A very brief explanation regarding the dynamic loader
Snippets given here are from GlibC.
I strongly discourage the use GlibC.
Too complex, very (VERY!!) messy code.
TLS is used even in single threaded applications.
We can see here that the header described in the pthread structure fits exactly to the offset needed by gcc (%gs:40 in x86 64 bit)
We can see we set the Thread Local Storage to the right, with the appropriate offset in the struct.
Review of canaries in x86 64 bit, user/kernel
Very easy to add to your kernel.
General -> Stack Protector buffer overflow detection
You should rebuild your kernel if you set this option with a precompiled kernel (make clean all)
Let’s imagine a possible attack on this mechanism
Let’s say an attacker reads the %gs:40 canary value. Can he now exploit a kernel stack based BOF?
Kernel should protect from such things, otherwise the protection is useless.
So the attacker tries to exploit the vulnerability.
But it seems that the kernel holds his own %gs segment register and it swaps it the first thing on syscall entry.
%gs is an interesting register, as it is a percpu register and holds the pointer to percpu data structures including the kernel stack, kernel canaries etc.

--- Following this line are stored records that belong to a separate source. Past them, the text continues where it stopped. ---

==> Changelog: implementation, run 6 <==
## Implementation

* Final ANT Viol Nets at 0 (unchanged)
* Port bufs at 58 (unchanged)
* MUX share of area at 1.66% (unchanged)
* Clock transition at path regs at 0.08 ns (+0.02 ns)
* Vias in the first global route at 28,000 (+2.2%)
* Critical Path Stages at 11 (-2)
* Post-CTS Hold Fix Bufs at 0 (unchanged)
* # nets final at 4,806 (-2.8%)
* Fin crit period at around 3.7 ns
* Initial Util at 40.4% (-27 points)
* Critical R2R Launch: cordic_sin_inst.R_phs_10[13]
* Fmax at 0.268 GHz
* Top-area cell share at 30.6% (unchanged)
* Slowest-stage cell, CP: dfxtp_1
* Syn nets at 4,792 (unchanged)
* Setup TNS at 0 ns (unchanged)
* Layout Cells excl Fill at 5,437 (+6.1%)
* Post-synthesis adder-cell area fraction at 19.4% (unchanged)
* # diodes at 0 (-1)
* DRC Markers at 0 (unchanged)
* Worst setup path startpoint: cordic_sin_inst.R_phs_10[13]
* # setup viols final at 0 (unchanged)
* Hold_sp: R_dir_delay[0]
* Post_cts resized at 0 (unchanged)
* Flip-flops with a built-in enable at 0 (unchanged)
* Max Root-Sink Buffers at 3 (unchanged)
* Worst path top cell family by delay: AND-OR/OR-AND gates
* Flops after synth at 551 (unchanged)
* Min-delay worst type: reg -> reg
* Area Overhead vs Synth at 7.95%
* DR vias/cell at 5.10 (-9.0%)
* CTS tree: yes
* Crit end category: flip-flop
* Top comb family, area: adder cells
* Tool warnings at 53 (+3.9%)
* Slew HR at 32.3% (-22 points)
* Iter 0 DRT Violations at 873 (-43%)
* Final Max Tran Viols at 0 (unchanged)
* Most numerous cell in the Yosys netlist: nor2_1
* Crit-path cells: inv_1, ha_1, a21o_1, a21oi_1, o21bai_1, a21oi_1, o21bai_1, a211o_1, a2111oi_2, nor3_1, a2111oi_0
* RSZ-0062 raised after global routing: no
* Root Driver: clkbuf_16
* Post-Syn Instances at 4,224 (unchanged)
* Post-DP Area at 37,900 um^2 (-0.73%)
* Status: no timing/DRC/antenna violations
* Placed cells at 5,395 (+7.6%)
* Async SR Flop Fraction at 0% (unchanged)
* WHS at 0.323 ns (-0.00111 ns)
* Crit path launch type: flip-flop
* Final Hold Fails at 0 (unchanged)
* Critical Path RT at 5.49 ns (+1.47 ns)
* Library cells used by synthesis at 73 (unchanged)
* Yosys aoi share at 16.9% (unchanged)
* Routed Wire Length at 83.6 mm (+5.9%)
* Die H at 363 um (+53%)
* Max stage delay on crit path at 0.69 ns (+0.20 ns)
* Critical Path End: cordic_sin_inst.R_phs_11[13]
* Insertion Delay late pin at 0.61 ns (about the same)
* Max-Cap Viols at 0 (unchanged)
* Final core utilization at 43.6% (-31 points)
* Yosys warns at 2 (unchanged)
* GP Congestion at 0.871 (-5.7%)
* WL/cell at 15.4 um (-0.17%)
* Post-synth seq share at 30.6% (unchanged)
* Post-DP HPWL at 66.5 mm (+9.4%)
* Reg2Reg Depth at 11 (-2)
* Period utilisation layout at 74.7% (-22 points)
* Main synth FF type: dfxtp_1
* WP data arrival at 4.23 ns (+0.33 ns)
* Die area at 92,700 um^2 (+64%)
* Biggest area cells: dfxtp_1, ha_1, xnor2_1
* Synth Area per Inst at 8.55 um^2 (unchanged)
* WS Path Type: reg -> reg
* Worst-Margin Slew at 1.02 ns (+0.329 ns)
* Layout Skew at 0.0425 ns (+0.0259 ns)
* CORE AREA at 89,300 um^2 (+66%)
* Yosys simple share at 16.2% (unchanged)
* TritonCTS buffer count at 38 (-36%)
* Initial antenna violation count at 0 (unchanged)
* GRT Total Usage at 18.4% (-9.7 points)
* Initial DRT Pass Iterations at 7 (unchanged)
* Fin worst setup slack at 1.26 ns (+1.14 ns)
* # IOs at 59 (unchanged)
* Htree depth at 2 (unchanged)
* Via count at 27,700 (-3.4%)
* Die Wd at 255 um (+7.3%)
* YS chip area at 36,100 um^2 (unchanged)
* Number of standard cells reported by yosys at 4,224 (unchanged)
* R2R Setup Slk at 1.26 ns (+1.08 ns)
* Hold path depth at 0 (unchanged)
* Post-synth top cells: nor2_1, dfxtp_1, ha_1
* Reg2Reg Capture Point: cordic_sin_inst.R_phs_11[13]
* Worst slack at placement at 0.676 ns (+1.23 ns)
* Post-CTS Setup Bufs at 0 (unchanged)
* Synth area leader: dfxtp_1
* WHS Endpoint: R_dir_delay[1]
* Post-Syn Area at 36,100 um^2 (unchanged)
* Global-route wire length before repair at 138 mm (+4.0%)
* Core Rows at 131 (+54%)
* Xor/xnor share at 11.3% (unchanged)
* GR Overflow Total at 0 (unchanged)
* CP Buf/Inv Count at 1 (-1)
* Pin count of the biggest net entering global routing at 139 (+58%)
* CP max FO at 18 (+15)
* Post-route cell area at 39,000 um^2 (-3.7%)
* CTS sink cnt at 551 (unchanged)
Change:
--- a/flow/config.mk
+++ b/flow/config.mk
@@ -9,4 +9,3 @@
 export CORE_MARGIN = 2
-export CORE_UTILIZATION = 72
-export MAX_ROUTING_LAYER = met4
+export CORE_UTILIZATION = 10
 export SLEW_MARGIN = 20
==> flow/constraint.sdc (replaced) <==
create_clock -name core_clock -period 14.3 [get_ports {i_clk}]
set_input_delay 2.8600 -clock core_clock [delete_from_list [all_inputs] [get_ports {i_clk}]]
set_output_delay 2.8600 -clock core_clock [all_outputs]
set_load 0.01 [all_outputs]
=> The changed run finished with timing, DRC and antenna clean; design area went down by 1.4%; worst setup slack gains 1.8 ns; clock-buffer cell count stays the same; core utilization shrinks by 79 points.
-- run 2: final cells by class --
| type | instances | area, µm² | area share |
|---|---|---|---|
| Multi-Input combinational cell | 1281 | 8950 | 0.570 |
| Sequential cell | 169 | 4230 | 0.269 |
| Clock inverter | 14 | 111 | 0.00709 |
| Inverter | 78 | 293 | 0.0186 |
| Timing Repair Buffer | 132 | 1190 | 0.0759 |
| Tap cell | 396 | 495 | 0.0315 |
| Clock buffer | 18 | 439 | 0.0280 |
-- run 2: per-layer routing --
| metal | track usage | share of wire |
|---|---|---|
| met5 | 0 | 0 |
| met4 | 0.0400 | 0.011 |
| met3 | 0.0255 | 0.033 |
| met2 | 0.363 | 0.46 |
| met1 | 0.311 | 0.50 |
Design aib_rx_bert, start of the top module:
module aib_rx_bert #(
parameter [0:0] BERT_BUF_MODE_EN = 1   
)
(
input         clk,               
input         rstn,              
input [  3:0] rx_rst_pulse,      
input [  3:0] rx_start_pulse,    
input [  3:0] seed_in_en,        
input [  5:0] chk3_lane_sel_ff,  
input [  5:0] chk2_lane_sel_ff,  
input [  5:0] chk1_lane_sel_ff,  
input [  5:0] chk0_lane_sel_ff,  
input [  2:0] chk3_ptrn_sel_ff,  
input [  2:0] chk2_ptrn_sel_ff,  
input [  2:0] chk1_ptrn_sel_ff,  
input [  2:0] chk0_ptrn_sel_ff,  
input [319:0] rx_bert_data_i,    
input         sdr_mode,          
input   [1:0] r_fifo_mode,       
input         m_gen2_mode,       
output reg [ 48:0] rbert_bit_cnt_ff,  
output     [ 15:0] biterr_cnt_chk3,   
output     [ 15:0] biterr_cnt_chk2,   
output     [ 15:0] biterr_cnt_chk1,   
output     [ 15:0] biterr_cnt_chk0,   
output     [127:0] rx_bert3_data,     
output     [127:0] rx_bert2_data,     
output     [127:0] rx_bert1_data,     
output     [127:0] rx_bert0_data,     
output     [  3:0] rbert_running_ff   
);
Size: about 1,200 flip-flops, about 78,000 um^2 of cells after synthesis.
clock: 6.07 ns
lec_check: 0
cap_margin: 20
core_margin: 2
core_utilization: 65
cts_cluster_diameter: 276
setup_slack_margin: 1.11
slew_margin: 20
run.sh (not shown) runs the stock make flow with config.mk's settings and CLKGATE_MAP_FILE=.
Rerun with:
--- a/flow/config.mk
+++ b/flow/config.mk
@@ -7,0 +8 @@
+export ABC_AREA = 0
@@ -9,5 +10,10 @@
-export CORE_MARGIN = 2
-export CORE_UTILIZATION = 65
-export CTS_CLUSTER_DIAMETER = 276
-export SETUP_SLACK_MARGIN = 1.11
-export SLEW_MARGIN = 20
+export CELL_PAD_IN_SITES_DETAIL_PLACEMENT = 1
+export CELL_PAD_IN_SITES_GLOBAL_PLACEMENT = 1
+export CORE_MARGIN = 5
+export CORE_UTILIZATION = 40
+export CTS_CLUSTER_DIAMETER = 146
+export GPL_TIMING_DRIVEN = 1
+export MIN_ROUTING_LAYER = met1
+export SETUP_SLACK_MARGIN = -0.37
+export SLEW_MARGIN = 40
+export TNS_END_PERCENT = 45
==> flow/constraint.sdc (replaced) <==
create_clock -name core_clock -period 9.27 [get_ports {clk}]
set_input_delay 1.8540 -clock core_clock [delete_from_list [all_inputs] [get_ports {clk}]]
set_output_delay 1.8540 -clock core_clock [all_outputs]
set_load 0.01 [all_outputs]
What happened:
- clock power shrinks by 30%
- non-clock buffer count fell by 138
- power came out lower by 33%
- synthesized cell count does not change
P:
==> flow/design.v (excerpt) <==
module project_euler_17(
  input clk,
  input reset,
  output reg [3:0] ones_digit,
  output reg [3:0] tens_digit,
  output reg [3:0] hundreds_digit,
  output reg [15:0] letter_count,
  output reg done
);
clock: 5.86 ns
lec_check: 0
cap_margin: 35
core_margin: 2
core_utilization: 66
cts_cluster_diameter: 347
cts_cluster_size: 49
setup_slack_margin: -0.44
slew_margin: 20
run.sh (not shown) runs the stock make flow with config.mk's settings and CLKGATE_MAP_FILE=.
Every stage of P finished as expected; the final checks, on the other hand, flagged negative setup slack, which means the layout fails.
Here is what was changed in the inputs of Q compared with P.
Settings: CTS_CLUSTER_SIZE no longer set, was 49; CAP_MARGIN now 20, was 35; SETUP_SLACK_MARGIN no longer set, was -0.44; CORE_UTILIZATION now 59, was 66; CTS_CLUSTER_DIAMETER no longer set, was 347; the clock period (ns, I/O delays scaled along) now 6.98, was 5.86.
[summary]
Against P, number of placed instances, taps included in Q fell slightly.
Net switching power figure: lower on Q
For the internal power component, Q came in about 23% lower than P did.
P has a higher total via count after detailed routing than Q.
Compare P and Q | worst setup margin lower: P
Changes observed in Q relative to P: fraction of met2 tracks used by global routing decreased 8.4 points; net switching share of the total power saw an increase; total leakage power decreased 6.3%.
Q ended with more power share of the combinational group than P.
Q ends up with a final core utilization that is 11 points lower than in P.
Q: no failed stages, no open violations at the end
As of Q, achievable frequency had fallen by a little under 10% compared to P.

So where is this canary initialized? It is initialized at kernel startup, and written percpu to remember the kernel canary.
The position of this function is very critical, as from this point on, any functions that installed a different value as a canary will fault upon return.
Percpu writes are comprised of tons of macros
Eventually, it comes down to something like
movl 0x00CANARY, %%gs:0x28
We write percpu to the previously declared variables irq_stack_union or stack_canary
This setup happens just for 32 bit, as we just need to remember the canary. We don’t use %gs to anything else but it.
This is set and swapped in context switch, as we will see in a minute.
Note that this is a KERNEL canary. usermode canaries are set by TLS from ld.so!
During context switch, the kernel takes the canary stored in the task_struct and sets it in the percpu relevant to gs
This is done for the usermode canaries, in order to have a different canary for every process and ensure the integrity of canaries in case someone changed it in runtime.
When we use 32 bit, things are a bit more complicated. Linux try to optimize switching from kernel/user or other processes by not swapping gs.
Notice the lazy gs loading, if it is 0, loading is skipped.
When the kernel enters a system call, it saves all its registers on the stack
Then it loads the kernel GS register
Notice that when using lazily with GS, it does nothing!
This is in order to accelerate performance while switching from usermode to kernelmode.
Usually………….
It was really weird that Linux had such a major vulnerability like this.
This is a lesson for everyone that uses Linux: Do read the Kconfig files too.
References:
The Linux Kernel
Seriously. There’s no documentation of this at all.